WHAT YOU HAVE TO DO: Only one stretch of the records below is wanted: the lines from the one holding "worst max register" through the one holding "min in group". Return it exactly, both ends included.
Start of DATA FOR ANALYSIS
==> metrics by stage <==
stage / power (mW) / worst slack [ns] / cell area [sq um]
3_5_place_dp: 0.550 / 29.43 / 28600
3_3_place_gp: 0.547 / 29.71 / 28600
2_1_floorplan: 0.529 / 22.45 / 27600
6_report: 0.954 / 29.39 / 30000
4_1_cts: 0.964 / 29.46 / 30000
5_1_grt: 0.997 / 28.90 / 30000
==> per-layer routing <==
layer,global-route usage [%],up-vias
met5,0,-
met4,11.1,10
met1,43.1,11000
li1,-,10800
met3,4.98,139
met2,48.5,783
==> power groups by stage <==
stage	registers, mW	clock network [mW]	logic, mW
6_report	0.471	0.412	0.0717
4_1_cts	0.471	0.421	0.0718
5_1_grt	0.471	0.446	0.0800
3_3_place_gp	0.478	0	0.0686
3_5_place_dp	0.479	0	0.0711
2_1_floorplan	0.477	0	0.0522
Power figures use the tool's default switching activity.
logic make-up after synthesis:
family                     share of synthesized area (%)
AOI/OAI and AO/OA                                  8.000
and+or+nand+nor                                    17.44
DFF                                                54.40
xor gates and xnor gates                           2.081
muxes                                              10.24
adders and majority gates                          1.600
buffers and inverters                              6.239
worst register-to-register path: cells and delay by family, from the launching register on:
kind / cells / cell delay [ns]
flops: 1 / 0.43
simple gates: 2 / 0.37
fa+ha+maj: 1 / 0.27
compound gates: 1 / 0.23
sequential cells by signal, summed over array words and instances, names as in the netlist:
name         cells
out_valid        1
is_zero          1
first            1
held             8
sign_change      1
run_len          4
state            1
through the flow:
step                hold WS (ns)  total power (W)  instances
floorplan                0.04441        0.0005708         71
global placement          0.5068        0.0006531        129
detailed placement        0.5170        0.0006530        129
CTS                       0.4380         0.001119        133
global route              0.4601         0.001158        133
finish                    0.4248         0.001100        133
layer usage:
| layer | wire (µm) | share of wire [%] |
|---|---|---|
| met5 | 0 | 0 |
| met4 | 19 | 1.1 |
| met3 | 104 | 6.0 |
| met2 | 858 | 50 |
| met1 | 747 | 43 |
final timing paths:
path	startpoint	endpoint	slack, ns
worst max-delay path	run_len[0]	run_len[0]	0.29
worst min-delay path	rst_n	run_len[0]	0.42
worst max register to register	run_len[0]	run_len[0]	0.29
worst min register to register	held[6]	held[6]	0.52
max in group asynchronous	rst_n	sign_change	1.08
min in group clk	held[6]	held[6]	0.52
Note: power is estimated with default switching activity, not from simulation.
File: src/rtl/router_pkt_tx_pkg.sv
// Shared router definitions: packet header field layout and the TX sequencer states.
package router_pkt_tx_pkg;
    localparam int DW       = 8;
    localparam int ADDR_LSB = 0;
    localparam int ADDR_W   = 2;
    localparam int LEN_LSB  = 2;
    localparam int LEN_W    = 6;
    localparam logic [ADDR_W-1:0] ADDR_INVALID = 2'b11;

    typedef enum logic [2:0] {
        TX_IDLE,
        TX_HEADER,
        TX_PAYLOAD,
        TX_PARITY,
        TX_DRAIN
    } tx_state_e;

    function automatic logic [DW-1:0] mk_header(input logic [LEN_W-1:0] len,
                                                input logic [ADDR_W-1:0] addr);
        logic [DW-1:0] hdr;
        hdr = '0;
        hdr[LEN_LSB +: LEN_W]   = len;
        hdr[ADDR_LSB +: ADDR_W] = addr;
        return hdr;
    endfunction
endpackage

File: src/rtl/router_pkt_tx_if.sv
// Host-side load/start controls plus the router input-port handshake.
interface router_pkt_tx_if;
    import router_pkt_tx_pkg::*;

    logic              wr_en;
    logic [DW-1:0]     wr_data;
    logic              start;
    logic [ADDR_W-1:0] dest_addr;
    logic              busy;
    logic              pkt_valid;
    logic [DW-1:0]     data_out;
    logic              tx_active;
    logic              tx_done;
    logic              err;
    logic [LEN_W-1:0]  buf_count;

    modport master (
        input  wr_en, wr_data, start, dest_addr, busy,
        output pkt_valid, data_out, tx_active, tx_done, err, buf_count
    );

    modport slave (
        output wr_en, wr_data, start, dest_addr, busy,
        input  pkt_valid, data_out, tx_active, tx_done, err, buf_count
    );
endinterface

File: src/rtl/router_tx_buf.sv
// Payload byte buffer: append-only writes, whole-buffer clear, combinational read.
module router_tx_buf
    import router_pkt_tx_pkg::*;
#(
    parameter int DEPTH = 64,
    parameter int AW    = 6
) (
    input  logic          clock,
    input  logic          resetn,
    input  logic          wr_en,
    input  logic [DW-1:0] wr_data,
    input  logic          clr,
    input  logic [AW-1:0] rd_ptr,
    output logic [AW-1:0] count,
    output logic [DW-1:0] rd_data
);
    logic [DW-1:0] mem [DEPTH];

    // Contents need no reset; count alone decides what is valid.
    always_ff @(posedge clock) begin
        if (wr_en) mem[count] <= wr_data;
    end

    always_ff @(posedge clock or negedge resetn) begin
        if (!resetn)    count <= '0;
        else if (clr)   count <= '0;
        else if (wr_en) count <= count + AW'(1);
    end

    assign rd_data = mem[rd_ptr];
endmodule
## src/rtl/prio_arb_encoder.sv

```systemverilog
// Registered N-input priority arbiter/encoder with valid/ready output.
// Fixed priority (highest index wins) or round-robin, selected by RR.
module prio_arb_encoder #(
    parameter int unsigned N  = 10,
    parameter int unsigned W  = 4,
    parameter int unsigned RR = 0
) (
    input  logic         clk,
    input  logic         rst_n,
    input  logic         en,
    input  logic [N-1:0] req,
    output logic [W-1:0] out_idx,
    output logic [N-1:0] grant,
    output logic         out_valid,
    input  logic         out_ready,
    output logic         busy
);

    if (N < 2 || N > 64) begin : g_bad_n
        $error("prio_arb_encoder: N=%0d outside 2..64", N);
    end
    if ((64'd1 << W) < 64'(N)) begin : g_bad_w
        $error("prio_arb_encoder: W=%0d too narrow for N=%0d", W, N);
    end

    typedef enum logic {
        IDLE,
        GRANT
    } state_t;

    state_t       state_q, state_d;
    logic [W-1:0] idx_q, idx_d;
    logic [N-1:0] grant_q, grant_d;
    logic [W-1:0] ptr_q, ptr_d;

    logic         xfer;
    logic         has_req;
    logic [W-1:0] ptr_eff;
    logic [N-1:0] le_mask;
    logic [N-1:0] req_lo;
    logic [W-1:0] win_idx;
    logic         load;
    logic         clear;

    // Index of the highest set bit (0 when none set).
    function automatic logic [W-1:0] top_idx(input logic [N-1:0] v);
        logic [W-1:0] r;
        r = '0;
        for (int unsigned i = 0; i < N; i++) begin
            if (v[i]) r = W'(i);
        end
        return r;
    endfunction

    // Winner selection against the pointer as it stands after this edge's transfer.
    // Round-robin order ptr, ptr-1, ..., 0, N-1, ..., ptr+1 is the highest request
    // at or below ptr, falling back to the highest request overall.
    always_comb begin
        xfer    = (state_q == GRANT) && out_ready;
        has_req = (req != '0);
        ptr_eff = ptr_q;
        if (xfer) begin
            ptr_eff = (idx_q == '0) ? W'(N - 1) : idx_q - W'(1);
        end
        le_mask = '0;
        for (int unsigned i = 0; i < N; i++) begin
            le_mask[i] = (i <= 32'(ptr_eff));
        end
        req_lo = req & le_mask;
        if (RR != 0 && req_lo != '0) begin
            win_idx = top_idx(req_lo);
        end else begin
            win_idx = top_idx(req);
        end
    end

    // Next-state, latched grant and pointer update.
    always_comb begin
        state_d = state_q;
        idx_d   = idx_q;
        grant_d = grant_q;
        ptr_d   = ptr_q;
        load    = 1'b0;
        clear   = 1'b0;
        case (state_q)
            IDLE: begin
                if (en && has_req) load = 1'b1;
            end
            GRANT: begin
                if (xfer) begin
                    ptr_d = ptr_eff;
                    if (en && has_req) load = 1'b1;
                    else               clear = 1'b1;
                end else if (!en) begin
                    clear = 1'b1;
                end
            end
        endcase
        if (load) begin
            state_d = GRANT;
            idx_d   = win_idx;
            for (int unsigned i = 0; i < N; i++) begin
                grant_d[i] = (win_idx == W'(i));
            end
        end else if (clear) begin
            state_d = IDLE;
            idx_d   = '0;
            grant_d = '0;
        end
    end

    // State, output and pointer registers.
    always_ff @(posedge clk or negedge rst_n) begin
        if (!rst_n) begin
            state_q <= IDLE;
            idx_q   <= '0;
            grant_q <= '0;
            ptr_q   <= W'(N - 1);
        end else begin
            state_q <= state_d;
            idx_q   <= idx_d;
            grant_q <= grant_d;
            ptr_q   <= ptr_d;
        end
    end

    assign out_idx   = idx_q;
    assign grant     = grant_q;
    assign out_valid = (state_q == GRANT);
    assign busy      = (state_q == GRANT);

endmodule

```
--- config.mk ---
export PLATFORM = sky130hd
export DESIGN_NAME = note_sequencer
export DESIGN_NICKNAME = d
export VERILOG_FILES = /design/src/rtl/note_sequencer.sv
export SDC_FILE = /design/constraint.sdc
export NUM_CORES = 1
export LEC_CHECK = 0
export CORE_MARGIN = 1.5
export CORE_UTILIZATION = 60
export DETAILED_ROUTE_END_ITERATION = 10
export GPL_TIMING_DRIVEN = 0
export PLACE_DENSITY = 0.87
export SYNTH_ARGS = -nofsm -noshare
export SYNTH_HDL_FRONTEND = slang
export SYNTH_SLANG_ARGS = --single-unit
--- constraint.sdc ---
create_clock -name clk_125mhz -period 8.5 [get_ports clk_125mhz]
set_clock_uncertainty 0.1 [all_clocks]
set_input_delay 1.275 -clock clk_125mhz [delete_from_list [all_inputs] [get_ports clk_125mhz]]
set_output_delay 1.275 -clock clk_125mhz [all_outputs]
set_load 0.05 [all_outputs]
End of DATA FOR ANALYSIS
WRITTEN RESPONSE:
worst max register to register	run_len[0]	run_len[0]	0.29
worst min register to register	held[6]	held[6]	0.52
max in group asynchronous	rst_n	sign_change	1.08
min in group clk	held[6]	held[6]	0.52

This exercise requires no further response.